Outline EEL 7 Graduate Computer Architecture Chapter 3 Limits to ILP and Simultaneous Multithreading! Limits to ILP! Thread Level Parallelism! Multithreading! Simultaneous Multithreading Ann Gordon-Ross
More informationThe SGI Pro64 Compiler Infrastructure - A Tutorial
The SGI Pro64 Compiler Infrastructure - A Tutorial Guang R. Gao (U of Delaware) J. Dehnert (SGI) J. N. Amaral (U of Alberta) R. Towle (SGI) Acknowledgement The SGI Compiler Development Teams The MIPSpro/Pro64
More informationOptimising for the p690 memory system
Optimising for the p690 memory Introduction As with all performance optimisation it is important to understand what is limiting the performance of a code. The Power4 is a very powerful micro-processor
More informationSRI VENKATESWARA COLLEGE OF ENGINEERING AND TECHNOLOGY DEPARTMENT OF ECE EC6504 MICROPROCESSOR AND MICROCONTROLLER (REGULATION 2013)

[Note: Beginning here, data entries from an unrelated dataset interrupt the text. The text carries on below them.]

### config.mk
export PLATFORM = sky130hd
export DESIGN_NAME = servant_uart_tx
export DESIGN_NICKNAME = d
export VERILOG_FILES = /design/src/rtl/servant_uart_tx.sv
export SDC_FILE = /design/constraint.sdc
export NUM_CORES = 1
export LEC_CHECK = 0
export CAP_MARGIN = 30
export CORE_UTILIZATION = 40
export DETAILED_ROUTE_END_ITERATION = 6
export GPL_TIMING_DRIVEN = 0
export PLACE_DENSITY = 0.7
export SYNTH_ARGS = -nofsm -noshare
export SYNTH_HDL_FRONTEND = slang
export SYNTH_SLANG_ARGS = --single-unit
### constraint.sdc
create_clock -name i_clk -period 3.2 [get_ports i_clk]
set_input_delay 0.64 -clock i_clk [delete_from_list [all_inputs] [get_ports i_clk]]
set_output_delay 0.64 -clock i_clk [all_outputs]
set_load 0.02 [all_outputs]
### src/rtl/axil_cmd_master.sv
// AXI4-Lite command master: turns one local command at a time into a single
// AXI4-Lite read or write and returns one response for it. A sticky timeout
// flag reports a transaction that has been waiting too long without aborting it.
module axil_cmd_master #(
   parameter int TIMEOUT = 1024
) (
   input  logic        M_AXI_ACLK,
   input  logic        M_AXI_ARESET,
   input  logic        CMD_VALID,
   output logic        CMD_READY,
   input  logic        CMD_WRITE,
   input  logic [31:0] CMD_ADDR,
   input  logic [31:0] CMD_WDATA,
   input  logic [3:0]  CMD_WSTRB,
   output logic        RSP_VALID,
   input  logic        RSP_READY,
   output logic        RSP_WRITE,
   output logic [31:0] RSP_RDATA,
   output logic [1:0]  RSP_RESP,
   output logic        TIMEOUT_FLAG,
   output logic [31:0] M_AXI_AWADDR,
   output logic        M_AXI_AWVALID,
   input  logic        M_AXI_AWREADY,
   output logic [31:0] M_AXI_WDATA,
   output logic [3:0]  M_AXI_WSTRB,
   output logic        M_AXI_WVALID,
   input  logic        M_AXI_WREADY,
   input  logic [1:0]  M_AXI_BRESP,
   input  logic        M_AXI_BVALID,
   output logic        M_AXI_BREADY,
   output logic [31:0] M_AXI_ARADDR,
   output logic        M_AXI_ARVALID,
   input  logic        M_AXI_ARREADY,
   input  logic [31:0] M_AXI_RDATA,
   input  logic [1:0]  M_AXI_RRESP,
   input  logic        M_AXI_RVALID,
   output logic        M_AXI_RREADY
);

   // Counter is sized to hold TIMEOUT; TIMEOUT = 0 leaves it pinned at its
   // saturation value so it never counts and the flag never sets.
   localparam int CNT_W = (TIMEOUT > 0) ? $clog2(TIMEOUT + 1) : 1;
   localparam logic [CNT_W-1:0] CNT_MAX = CNT_W'(TIMEOUT);

   typedef enum logic [2:0] {
      IDLE  = 3'd0,
      WREQ  = 3'd1,
      WRESP = 3'd2,
      RREQ  = 3'd3,
      RRESP = 3'd4,
      RSP   = 3'd5
   } state_t;

   state_t           state;
   logic             cmd_write_q;
   logic [31:0]      addr_q;
   logic [31:0]      wdata_q;
   logic [3:0]       wstrb_q;
   logic             aw_done;
   logic             w_done;
   logic [CNT_W-1:0] to_cnt;

   logic aw_hs;
   logic w_hs;
   logic aw_fin;
   logic w_fin;
   logic in_wait;
   logic cmd_acc;

   assign aw_hs   = M_AXI_AWVALID & M_AXI_AWREADY;
   assign w_hs    = M_AXI_WVALID & M_AXI_WREADY;
   assign aw_fin  = aw_done | aw_hs;
   assign w_fin   = w_done | w_hs;
   assign in_wait = (state == WREQ) || (state == WRESP) ||
                    (state == RREQ) || (state == RRESP);
   assign cmd_acc = (state == IDLE) && CMD_VALID;

   // Accept only in IDLE; decoded from registered state, so no input-to-output path.
   assign CMD_READY    = (state == IDLE);
   assign M_AXI_AWADDR = addr_q;
   assign M_AXI_ARADDR = addr_q;
   assign M_AXI_WDATA  = wdata_q;
   assign M_AXI_WSTRB  = wstrb_q;

   // Transaction FSM with registered channel handshakes and response capture.
   always_ff @(posedge M_AXI_ACLK or posedge M_AXI_ARESET) begin
      if (M_AXI_ARESET) begin
         state         <= IDLE;
         cmd_write_q   <= 1'b0;
         addr_q        <= '0;
         wdata_q       <= '0;
         wstrb_q       <= '0;
         aw_done       <= 1'b0;
         w_done        <= 1'b0;
         M_AXI_AWVALID <= 1'b0;
         M_AXI_WVALID  <= 1'b0;
         M_AXI_BREADY  <= 1'b0;
         M_AXI_ARVALID <= 1'b0;
         M_AXI_RREADY  <= 1'b0;
         RSP_VALID     <= 1'b0;
         RSP_WRITE     <= 1'b0;
         RSP_RDATA     <= '0;
         RSP_RESP      <= '0;
      end else begin
         case (state)
            IDLE: begin
               if (CMD_VALID) begin
                  cmd_write_q <= CMD_WRITE;
                  addr_q      <= CMD_ADDR;
                  wdata_q     <= CMD_WDATA;
                  wstrb_q     <= CMD_WSTRB;
                  if (CMD_WRITE) begin
                     state         <= WREQ;
                     M_AXI_AWVALID <= 1'b1;
                     M_AXI_WVALID  <= 1'b1;
                     aw_done       <= 1'b0;
                     w_done        <= 1'b0;
                  end else begin
                     state         <= RREQ;
                     M_AXI_ARVALID <= 1'b1;
                  end
               end
            end
            WREQ: begin
               // AW and W complete independently, in either order or together.
               if (aw_hs) begin
                  M_AXI_AWVALID <= 1'b0;
                  aw_done       <= 1'b1;
               end
               if (w_hs) begin
                  M_AXI_WVALID <= 1'b0;
                  w_done       <= 1'b1;
               end
               if (aw_fin && w_fin) begin
                  state        <= WRESP;
                  M_AXI_BREADY <= 1'b1;
               end
            end
            WRESP: begin
               if (M_AXI_BVALID) begin
                  M_AXI_BREADY <= 1'b0;
                  RSP_VALID    <= 1'b1;
                  RSP_WRITE    <= cmd_write_q;
                  RSP_RDATA    <= '0;
                  RSP_RESP     <= M_AXI_BRESP;
                  state        <= RSP;
               end
            end
            RREQ: begin
               if (M_AXI_ARREADY) begin
                  M_AXI_ARVALID <= 1'b0;
                  M_AXI_RREADY  <= 1'b1;
                  state         <= RRESP;
               end
            end
            RRESP: begin
               if (M_AXI_RVALID) begin
                  M_AXI_RREADY <= 1'b0;
                  RSP_VALID    <= 1'b1;
                  RSP_WRITE    <= cmd_write_q;
                  RSP_RDATA    <= M_AXI_RDATA;
                  RSP_RESP     <= M_AXI_RRESP;
                  state        <= RSP;
               end
            end
            RSP: begin
               if (RSP_READY) begin
                  RSP_VALID <= 1'b0;
                  state     <= IDLE;
               end
            end
            default: state <= IDLE;
         endcase
      end
   end

   // Wait-state cycle counter with sticky flag; both restart on command acceptance.
   always_ff @(posedge M_AXI_ACLK or posedge M_AXI_ARESET) begin
      if (M_AXI_ARESET) begin
         to_cnt       <= '0;
         TIMEOUT_FLAG <= 1'b0;
      end else if (cmd_acc) begin
         to_cnt       <= '0;
         TIMEOUT_FLAG <= 1'b0;
      end else if (in_wait && (to_cnt != CNT_MAX)) begin
         to_cnt <= to_cnt + 1'b1;
         if ((to_cnt + 1'b1) == CNT_MAX) begin
            TIMEOUT_FLAG <= 1'b1;
         end
      end
   end

endmodule
[config.mk]
export PLATFORM = sky130hd
export DESIGN_NAME = fetch_sequencer_flat
export DESIGN_NICKNAME = d
export VERILOG_FILES = /design/src/rtl/fetch_sequencer_pkg.sv /design/src/rtl/fetch_sequencer_if.sv /design/src/rtl/fetch_sequencer_redirect_decode.sv /design/src/rtl/fetch_sequencer.sv /design/src/flat_wrapper.sv
export SDC_FILE = /design/constraint.sdc
export NUM_CORES = 1
export LEC_CHECK = 0
export CORE_MARGIN = 2
export CORE_UTILIZATION = 46
export CTS_CLUSTER_DIAMETER = 40
export DETAILED_ROUTE_END_ITERATION = 10
export HOLD_SLACK_MARGIN = 0.15
export PLACE_DENSITY = 0.81
export SYNTH_ARGS = -nofsm -noshare
export SYNTH_HDL_FRONTEND = slang
export SYNTH_SLANG_ARGS = --single-unit
[constraint.sdc]
create_clock -name clock -period 2.6 [get_ports clock]
set_input_delay 0.26 -clock clock [delete_from_list [all_inputs] [get_ports clock]]
set_output_delay 0.26 -clock clock [all_outputs]
set_load 0.05 [all_outputs]
<file path="config.mk">
export PLATFORM = sky130hd
export DESIGN_NAME = crc_frame_packer
export DESIGN_NICKNAME = d
export VERILOG_FILES = /design/src/rtl/crc_frame_packer_pkg.sv /design/src/rtl/crc8_byte.sv /design/src/rtl/crc_frame_packer.sv
export SDC_FILE = /design/constraint.sdc
export NUM_CORES = 1
export LEC_CHECK = 0
export ABC_AREA = 1
export BUFFER_PORTS_ARGS = -buffer_cell sky130_fd_sc_hd__buf_2
export CORE_ASPECT_RATIO = 0.8
export CORE_UTILIZATION = 55
export CTS_BUF_LIST = sky130_fd_sc_hd__clkbuf_4 sky130_fd_sc_hd__clkbuf_8
export DETAILED_ROUTE_END_ITERATION = 10
export PLACE_DENSITY = 0.82
export RECOVER_POWER = 100
export SKIP_CTS_REPAIR_TIMING = 1
export SYNTH_ARGS = -nofsm -noshare
export SYNTH_HDL_FRONTEND = slang
export SYNTH_SLANG_ARGS = --single-unit
</file>
<file path="constraint.sdc">
create_clock -name clk -period 2.7 [get_ports clk]
set_input_delay 0.135 -clock clk [delete_from_list [all_inputs] [get_ports clk]]
set_output_delay 0.135 -clock clk [all_outputs]
set_load 0.005 [all_outputs]
</file>
===== src/rtl/uninasoc_pkg.sv =====
// Shared SoC constants: default interrupt source count and the register map of
// the platform interrupt controller.
package uninasoc_pkg;

    localparam int NUM_IRQ   = 3;
    localparam int IRQC_ID_W = 5;

    localparam logic [7:0] IRQC_PENDING_OFF = 8'h00;
    localparam logic [7:0] IRQC_ENABLE_OFF  = 8'h04;
    localparam logic [7:0] IRQC_EDGE_OFF    = 8'h08;
    localparam logic [7:0] IRQC_THRESH_OFF  = 8'h0C;
    localparam logic [7:0] IRQC_CLAIM_OFF   = 8'h10;
    localparam logic [7:0] IRQC_PRIO_BASE   = 8'h20;

endpackage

SRI VENKATESWARA COLLEGE OF ENGINEERING AND TECHNOLOGY DEPARTMENT OF ECE EC6504 MICROPROCESSOR AND MICROCONTROLLER (REGULATION 2013) UNIT I THE 8086 MICROPROCESSOR PART A (2 MARKS) 1. What are the functional
More informationThe Processor: Instruction-Level Parallelism
The Processor: Instruction-Level Parallelism Computer Organization Architectures for Embedded Computing Tuesday 21 October 14 Many slides adapted from: Computer Organization and Design, Patterson & Hennessy
More informationBindel, Fall 2011 Applications of Parallel Computers (CS 5220) Tuning on a single core
Tuning on a single core 1 From models to practice In lecture 2, we discussed features such as instruction-level parallelism and cache hierarchies that we need to understand in order to have a reasonable
More informationIntel Performance Libraries
Intel Performance Libraries Powerful Mathematical Library Intel Math Kernel Library (Intel MKL) Energy Science & Research Engineering Design Financial Analytics Signal Processing Digital Content Creation
More informationCompiler Architecture
Code Generation 1 Compiler Architecture Source language Scanner (lexical analysis) Tokens Parser (syntax analysis) Syntactic structure Semantic Analysis (IC generator) Intermediate Language Code Optimizer
More informationAgenda. What is the Itanium Architecture? Terminology What is the Itanium Architecture? Thomas Siebold Technology Consultant Alpha Systems Division
What is the Itanium Architecture? Thomas Siebold Technology Consultant Alpha Systems Division thomas.siebold@hp.com Agenda Terminology What is the Itanium Architecture? 1 Terminology Processor Architectures
More informationPipelining and Exploiting Instruction-Level Parallelism (ILP)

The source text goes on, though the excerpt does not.